▶ [Task objective]:
From first line to last, output the records below exactly.

▶ [Given information]:
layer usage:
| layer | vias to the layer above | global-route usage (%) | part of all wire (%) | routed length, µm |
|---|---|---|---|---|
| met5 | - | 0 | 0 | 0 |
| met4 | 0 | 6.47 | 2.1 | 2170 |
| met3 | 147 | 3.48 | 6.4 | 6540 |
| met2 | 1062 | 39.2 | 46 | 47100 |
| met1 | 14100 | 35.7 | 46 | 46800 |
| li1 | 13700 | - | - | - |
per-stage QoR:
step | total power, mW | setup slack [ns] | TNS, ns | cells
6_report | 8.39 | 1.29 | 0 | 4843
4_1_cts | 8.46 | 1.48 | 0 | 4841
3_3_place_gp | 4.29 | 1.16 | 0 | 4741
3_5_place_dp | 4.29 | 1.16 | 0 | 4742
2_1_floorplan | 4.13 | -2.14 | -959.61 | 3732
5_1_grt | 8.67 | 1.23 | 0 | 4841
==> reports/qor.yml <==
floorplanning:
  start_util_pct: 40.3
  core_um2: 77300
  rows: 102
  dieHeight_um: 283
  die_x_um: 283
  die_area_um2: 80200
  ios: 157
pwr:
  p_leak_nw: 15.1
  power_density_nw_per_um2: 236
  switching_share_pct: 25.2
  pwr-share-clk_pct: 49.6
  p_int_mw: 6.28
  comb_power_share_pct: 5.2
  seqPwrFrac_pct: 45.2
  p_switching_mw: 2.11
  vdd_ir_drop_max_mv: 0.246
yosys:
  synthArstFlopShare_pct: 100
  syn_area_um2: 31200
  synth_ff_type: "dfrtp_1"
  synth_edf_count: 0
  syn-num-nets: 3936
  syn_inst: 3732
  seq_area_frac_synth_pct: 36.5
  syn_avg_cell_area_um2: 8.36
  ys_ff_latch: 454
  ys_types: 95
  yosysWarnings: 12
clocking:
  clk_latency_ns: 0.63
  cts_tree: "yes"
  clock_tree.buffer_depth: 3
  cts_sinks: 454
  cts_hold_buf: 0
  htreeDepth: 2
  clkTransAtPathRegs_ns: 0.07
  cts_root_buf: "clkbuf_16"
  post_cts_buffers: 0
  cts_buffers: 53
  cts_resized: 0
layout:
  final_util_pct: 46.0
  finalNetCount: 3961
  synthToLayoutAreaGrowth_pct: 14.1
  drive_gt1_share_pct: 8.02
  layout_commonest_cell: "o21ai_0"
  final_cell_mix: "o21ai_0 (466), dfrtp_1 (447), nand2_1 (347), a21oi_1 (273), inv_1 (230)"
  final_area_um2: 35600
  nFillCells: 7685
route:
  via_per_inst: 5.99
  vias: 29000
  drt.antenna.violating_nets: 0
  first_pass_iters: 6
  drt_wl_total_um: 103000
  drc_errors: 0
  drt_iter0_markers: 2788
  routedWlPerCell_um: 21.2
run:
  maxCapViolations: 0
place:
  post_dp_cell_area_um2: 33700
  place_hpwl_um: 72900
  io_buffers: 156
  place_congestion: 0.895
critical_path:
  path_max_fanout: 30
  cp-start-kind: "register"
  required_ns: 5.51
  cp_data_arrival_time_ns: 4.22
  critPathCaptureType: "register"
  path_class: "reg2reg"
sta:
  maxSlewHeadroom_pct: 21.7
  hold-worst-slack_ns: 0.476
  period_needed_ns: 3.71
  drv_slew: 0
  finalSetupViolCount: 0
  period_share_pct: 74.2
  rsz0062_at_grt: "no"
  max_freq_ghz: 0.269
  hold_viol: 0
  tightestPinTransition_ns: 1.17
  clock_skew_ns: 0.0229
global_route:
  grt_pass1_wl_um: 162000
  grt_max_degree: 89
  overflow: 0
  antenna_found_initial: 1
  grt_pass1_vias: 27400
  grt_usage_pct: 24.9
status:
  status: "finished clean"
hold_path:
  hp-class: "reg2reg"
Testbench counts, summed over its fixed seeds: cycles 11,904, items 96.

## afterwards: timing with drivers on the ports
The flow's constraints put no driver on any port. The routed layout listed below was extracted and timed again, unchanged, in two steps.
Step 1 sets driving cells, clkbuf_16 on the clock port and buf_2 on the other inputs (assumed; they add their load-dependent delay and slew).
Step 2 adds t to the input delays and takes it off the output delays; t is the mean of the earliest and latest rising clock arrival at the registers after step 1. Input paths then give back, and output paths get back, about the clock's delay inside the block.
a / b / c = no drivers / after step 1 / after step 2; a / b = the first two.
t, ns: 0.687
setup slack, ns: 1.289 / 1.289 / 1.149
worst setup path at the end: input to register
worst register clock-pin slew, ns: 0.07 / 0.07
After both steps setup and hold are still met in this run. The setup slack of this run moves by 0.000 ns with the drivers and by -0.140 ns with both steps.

▶ [Response]:
layer usage:
| layer | vias to the layer above | global-route usage (%) | part of all wire (%) | routed length, µm |
|---|---|---|---|---|
| met5 | - | 0 | 0 | 0 |
| met4 | 0 | 6.47 | 2.1 | 2170 |
| met3 | 147 | 3.48 | 6.4 | 6540 |
| met2 | 1062 | 39.2 | 46 | 47100 |
| met1 | 14100 | 35.7 | 46 | 46800 |
| li1 | 13700 | - | - | - |
per-stage QoR:
step | total power, mW | setup slack [ns] | TNS, ns | cells
6_report | 8.39 | 1.29 | 0 | 4843
4_1_cts | 8.46 | 1.48 | 0 | 4841
3_3_place_gp | 4.29 | 1.16 | 0 | 4741
3_5_place_dp | 4.29 | 1.16 | 0 | 4742
2_1_floorplan | 4.13 | -2.14 | -959.61 | 3732
5_1_grt | 8.67 | 1.23 | 0 | 4841
==> reports/qor.yml <==
floorplanning:
  start_util_pct: 40.3
  core_um2: 77300
  rows: 102
  dieHeight_um: 283
  die_x_um: 283
  die_area_um2: 80200
  ios: 157
pwr:
  p_leak_nw: 15.1
  power_density_nw_per_um2: 236
  switching_share_pct: 25.2
  pwr-share-clk_pct: 49.6
  p_int_mw: 6.28
  comb_power_share_pct: 5.2
  seqPwrFrac_pct: 45.2
  p_switching_mw: 2.11
  vdd_ir_drop_max_mv: 0.246
yosys:
  synthArstFlopShare_pct: 100
  syn_area_um2: 31200
  synth_ff_type: "dfrtp_1"
  synth_edf_count: 0
  syn-num-nets: 3936
  syn_inst: 3732
  seq_area_frac_synth_pct: 36.5
  syn_avg_cell_area_um2: 8.36
  ys_ff_latch: 454
  ys_types: 95
  yosysWarnings: 12
clocking:
  clk_latency_ns: 0.63
  cts_tree: "yes"
  clock_tree.buffer_depth: 3
  cts_sinks: 454
  cts_hold_buf: 0
  htreeDepth: 2
  clkTransAtPathRegs_ns: 0.07
  cts_root_buf: "clkbuf_16"
  post_cts_buffers: 0
  cts_buffers: 53
  cts_resized: 0
layout:
  final_util_pct: 46.0
  finalNetCount: 3961
  synthToLayoutAreaGrowth_pct: 14.1
  drive_gt1_share_pct: 8.02
  layout_commonest_cell: "o21ai_0"
  final_cell_mix: "o21ai_0 (466), dfrtp_1 (447), nand2_1 (347), a21oi_1 (273), inv_1 (230)"
  final_area_um2: 35600
  nFillCells: 7685
route:
  via_per_inst: 5.99
  vias: 29000
  drt.antenna.violating_nets: 0
  first_pass_iters: 6
  drt_wl_total_um: 103000
  drc_errors: 0
  drt_iter0_markers: 2788
  routedWlPerCell_um: 21.2
run:
  maxCapViolations: 0
place:
  post_dp_cell_area_um2: 33700
  place_hpwl_um: 72900
  io_buffers: 156
  place_congestion: 0.895
critical_path:
  path_max_fanout: 30
  cp-start-kind: "register"
  required_ns: 5.51
  cp_data_arrival_time_ns: 4.22
  critPathCaptureType: "register"
  path_class: "reg2reg"
sta:
  maxSlewHeadroom_pct: 21.7
  hold-worst-slack_ns: 0.476
  period_needed_ns: 3.71
  drv_slew: 0
  finalSetupViolCount: 0
  period_share_pct: 74.2
  rsz0062_at_grt: "no"
  max_freq_ghz: 0.269
  hold_viol: 0
  tightestPinTransition_ns: 1.17
  clock_skew_ns: 0.0229
global_route:
  grt_pass1_wl_um: 162000
  grt_max_degree: 89
  overflow: 0
  antenna_found_initial: 1
  grt_pass1_vias: 27400
  grt_usage_pct: 24.9
status:
  status: "finished clean"
hold_path:
  hp-class: "reg2reg"
Testbench counts, summed over its fixed seeds: cycles 11,904, items 96.

## afterwards: timing with drivers on the ports
The flow's constraints put no driver on any port. The routed layout listed below was extracted and timed again, unchanged, in two steps.
Step 1 sets driving cells, clkbuf_16 on the clock port and buf_2 on the other inputs (assumed; they add their load-dependent delay and slew).
Step 2 adds t to the input delays and takes it off the output delays; t is the mean of the earliest and latest rising clock arrival at the registers after step 1. Input paths then give back, and output paths get back, about the clock's delay inside the block.
a / b / c = no drivers / after step 1 / after step 2; a / b = the first two.
t, ns: 0.687
setup slack, ns: 1.289 / 1.289 / 1.149
worst setup path at the end: input to register
worst register clock-pin slew, ns: 0.07 / 0.07
After both steps setup and hold are still met in this run. The setup slack of this run moves by 0.000 ns with the drivers and by -0.140 ns with both steps.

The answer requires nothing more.